Utah is a dream subject for landscape and naturalist photographers. The state is home to some of the world's most famous natural wonders, including endless rolling sand dunes, expansive salt flats and phenomenal rock formations that can't be found anywhere else on the planet.
In addition, Utah also boasts a host of stunning architecture. The state capital of Utah is Salt Lake City, which houses one of the most photographed buildings in the world-the Salt Lake Temple. The world headquarters of the Latter Day Saints is a massive structure that is hard to fit into a single frame. Fortunately, the building's intricate designs make for incredible tighter shots, especially at night when the top of the church's spires are illuminated by high wattage lights. Photo opportunities abound at other local attractions, such as:
- Complexes from the 2002 Winter Olympics
- Salt Lake City's old public library
- The State Capitol building
- Old Union Station depot
- Red Butte Garden and Arboretum
- Scenic Byway 89
- Fish Boulder Mountain
- Calf Creek Falls
- Wasatch Mountain State Park
Cool Places in Utah to Take Pictures
There are so many cool places in Utah to take pictures, and while it may be fun to snap a few shots of your friends in front of the Olympics signs, the biggest draw for most photographers is the state's natural subjects:
The Great Salt Lake
Utah's Great Salt Lake is the largest body of inland saltwater in North America. The lake and its surrounding areas provide numerous photo opportunities. In addition to the standard landscape shots that can be snapped in the daylight hours, the lake is an excellent place to capture gorgeous sunset photos. Your pictures can also benefit from the lake's clarity. Use the crystal clear waters to shoot photos of the clouds reflecting off the lake's surface. For fun shots, take action photos of your friends participating in water sports like swimming, water-skiing or wakeboarding.
Zion National Park
Zion National Park is considered one of the world's greatest geological wonders, as it is home to some of the most incredible rock formations. Time has created large expanses of rock layers that have naturally eroded and tilted into a feature called the Grand Staircase. The rock stairway consists of a series of colorful cliffs stretching between Bryce Canyon and the Grand Canyon.

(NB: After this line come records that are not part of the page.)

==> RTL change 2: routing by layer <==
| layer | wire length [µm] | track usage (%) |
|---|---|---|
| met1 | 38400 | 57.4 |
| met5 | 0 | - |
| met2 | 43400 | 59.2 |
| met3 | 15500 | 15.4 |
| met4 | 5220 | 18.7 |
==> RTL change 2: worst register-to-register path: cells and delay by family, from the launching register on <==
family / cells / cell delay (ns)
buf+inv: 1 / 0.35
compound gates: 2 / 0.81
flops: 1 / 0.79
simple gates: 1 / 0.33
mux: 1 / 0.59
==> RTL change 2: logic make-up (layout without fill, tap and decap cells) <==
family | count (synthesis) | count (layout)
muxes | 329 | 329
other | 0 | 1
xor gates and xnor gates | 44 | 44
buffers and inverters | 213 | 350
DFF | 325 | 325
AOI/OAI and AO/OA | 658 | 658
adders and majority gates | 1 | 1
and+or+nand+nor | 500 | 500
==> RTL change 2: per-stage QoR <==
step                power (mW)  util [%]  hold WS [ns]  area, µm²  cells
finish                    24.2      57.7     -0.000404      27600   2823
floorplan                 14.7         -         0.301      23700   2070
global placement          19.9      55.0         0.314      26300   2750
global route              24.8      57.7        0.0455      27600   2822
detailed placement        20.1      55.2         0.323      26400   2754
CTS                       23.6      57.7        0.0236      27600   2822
File: src/rtl/data_island_packet_scheduler.sv
// Data-island packet scheduler: arbitrates ACR, audio and three infoframes onto a
// single packet slot each time packet_enable opens one, with a bounded audio burst.
module data_island_packet_scheduler #(
    parameter int AUDIO_BURST_MAX = 4
) (
    input  logic         clk_pixel,
    input  logic         reset,
    input  logic         frame_start,
    input  logic         packet_enable,
    input  logic         acr_req,
    input  logic [23:0]  acr_header,
    input  logic [223:0] acr_sub,
    input  logic         aud_req,
    input  logic [23:0]  aud_header,
    input  logic [223:0] aud_sub,
    input  logic [71:0]  if_header,
    input  logic [671:0] if_sub,
    output logic [23:0]  header,
    output logic [223:0] sub,
    output logic [2:0]   pkt_type,
    output logic         acr_ack,
    output logic         aud_ack,
    output logic [2:0]   if_sent,
    output logic         if_overrun
);

    typedef enum logic [2:0] {
        PKT_NULL = 3'd0,
        PKT_ACR  = 3'd1,
        PKT_AUD  = 3'd2,
        PKT_IF0  = 3'd3,
        PKT_IF1  = 3'd4,
        PKT_IF2  = 3'd5
    } pkt_t;

    localparam logic [3:0] BURST_MAX = 4'(AUDIO_BURST_MAX);

    logic       acr_pending;
    logic [2:0] if_pending;
    logic [3:0] aud_streak;
    logic [1:0] rr_last;

    logic         if_any_p0;
    logic [1:0]   if_idx_p0;
    pkt_t         sel_type_p0;
    logic [23:0]  sel_header_p0;
    logic [223:0] sel_sub_p0;
    logic         grant_acr_p0;
    logic         grant_aud_p0;
    logic         grant_if_p0;

    // First pending infoframe at or after (last+1) mod 3, wrapping around.
    function automatic logic [1:0] rr_pick(input logic [2:0] pend, input logic [1:0] last);
        logic [1:0] start;
        logic [1:0] cand;
        logic       found;
        rr_pick = 2'd0;
        found   = 1'b0;
        start   = (last == 2'd2) ? 2'd0 : last + 2'd1;
        for (int k = 0; k < 3; k++) begin
            cand = start + 2'(k);
            if (cand > 2'd2) cand = cand - 2'd3;
            if (!found && pend[cand]) begin
                rr_pick = cand;
                found   = 1'b1;
            end
        end
    endfunction

    // Stage p0: arbitration on the pending state registered before this cycle
    assign if_any_p0 = |if_pending;
    assign if_idx_p0 = rr_pick(if_pending, rr_last);

    always_comb begin
        sel_type_p0   = PKT_NULL;
        sel_header_p0 = '0;
        sel_sub_p0    = '0;
        if (acr_pending) begin
            sel_type_p0   = PKT_ACR;
            sel_header_p0 = acr_header;
            sel_sub_p0    = acr_sub;
        end else if ((if_any_p0 && aud_streak == BURST_MAX) || (!aud_req && if_any_p0)) begin
            case (if_idx_p0)
                2'd0: begin
                    sel_type_p0   = PKT_IF0;
                    sel_header_p0 = if_header[23:0];
                    sel_sub_p0    = if_sub[223:0];
                end
                2'd1: begin
                    sel_type_p0   = PKT_IF1;
                    sel_header_p0 = if_header[47:24];
                    sel_sub_p0    = if_sub[447:224];
                end
                default: begin
                    sel_type_p0   = PKT_IF2;
                    sel_header_p0 = if_header[71:48];
                    sel_sub_p0    = if_sub[671:448];
                end
            endcase
        end else if (aud_req) begin
            sel_type_p0   = PKT_AUD;
            sel_header_p0 = aud_header;
            sel_sub_p0    = aud_sub;
        end
    end

    assign grant_acr_p0 = packet_enable && (sel_type_p0 == PKT_ACR);
    assign grant_aud_p0 = packet_enable && (sel_type_p0 == PKT_AUD);
    assign grant_if_p0  = packet_enable && (sel_type_p0 >= PKT_IF0);

    // Stage p1: registered packet outputs and pending/arbitration state
    always_ff @(posedge clk_pixel) begin
        if (reset) begin
            header      <= '0;
            sub         <= '0;
            pkt_type    <= '0;
            acr_ack     <= 1'b0;
            aud_ack     <= 1'b0;
            if_sent     <= '0;
            if_overrun  <= 1'b0;
            acr_pending <= 1'b0;
            if_pending  <= '0;
            aud_streak  <= '0;
            rr_last     <= 2'd2;
        end else begin
            acr_ack    <= grant_acr_p0;
            aud_ack    <= grant_aud_p0;
            if_sent    <= grant_if_p0 ? (3'b001 << if_idx_p0) : 3'b000;
            if_overrun <= frame_start && if_any_p0;

            // A new request on the grant cycle wins over the clear.
            if (acr_req)
                acr_pending <= 1'b1;
            else if (grant_acr_p0)
                acr_pending <= 1'b0;

            if (frame_start)
                if_pending <= 3'b111;
            else if (grant_if_p0)
                if_pending <= if_pending & ~(3'b001 << if_idx_p0);

            if (!if_any_p0)
                aud_streak <= '0;
            else if (grant_aud_p0)
                aud_streak <= (aud_streak < BURST_MAX) ? aud_streak + 4'd1 : aud_streak;
            else if (packet_enable)
                aud_streak <= '0;

            if (grant_if_p0)
                rr_last <= if_idx_p0;

            if (packet_enable) begin
                header   <= sel_header_p0;
                sub      <= sel_sub_p0;
                pkt_type <= sel_type_p0;
            end
        end
    end

endmodule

The natural stone formations are also well preserved in a little known portion of Zion National Park called the Kolob Canyons. The area is a mecca for landscape photographers looking to capture the true beauty of the rugged, red, Navajo sandstone canyons in a series of shots. It's a challenging proposition to recreate the serene beauty of the area in a single shot, given all there is to document. From cascading waterfalls tumbling down rugged cliffs to colorful wildflowers blossoming near the valley's scrub oak, photographing all of Zion National Park could take days.
Arches National Park
Recognized as one of the most photographed places in the United States, Arches National Park is home to unique photo subjects. The park contains the world's largest concentration of natural stone arches made from eroded sandstone. The distorted stone forms natural fins, pinnacles, spires, and arches that rise above the red, arid desert. The 73,000-acre park boasts more than 2,000 of these "miracles of nature," which means that you won't have to hike far to photograph them. To spice up your shots, have a friend pose by an arch with his hands pushing up against it to make it appear as though he is trying to knock it down.
Canyons of the Escalante
Canyons of the Escalante form a maze of sandstone cliffs, canyons and plateaus, which photograph well. The area is home to outstanding trails, so getting around on foot to take cool pictures is a breeze. The area is a haven for wildlife photographers as it houses dozens of species of mammals, birds, reptiles and amphibians, including:
- Mule deer
- Rock squirrels
- Endangered Mexican Spotted Owls
- Desert tortoises
If you plan to photograph the wildlife at the Canyons of the Escalante, consider packing a variety of lenses. It may be challenging to get up close to skittish animals.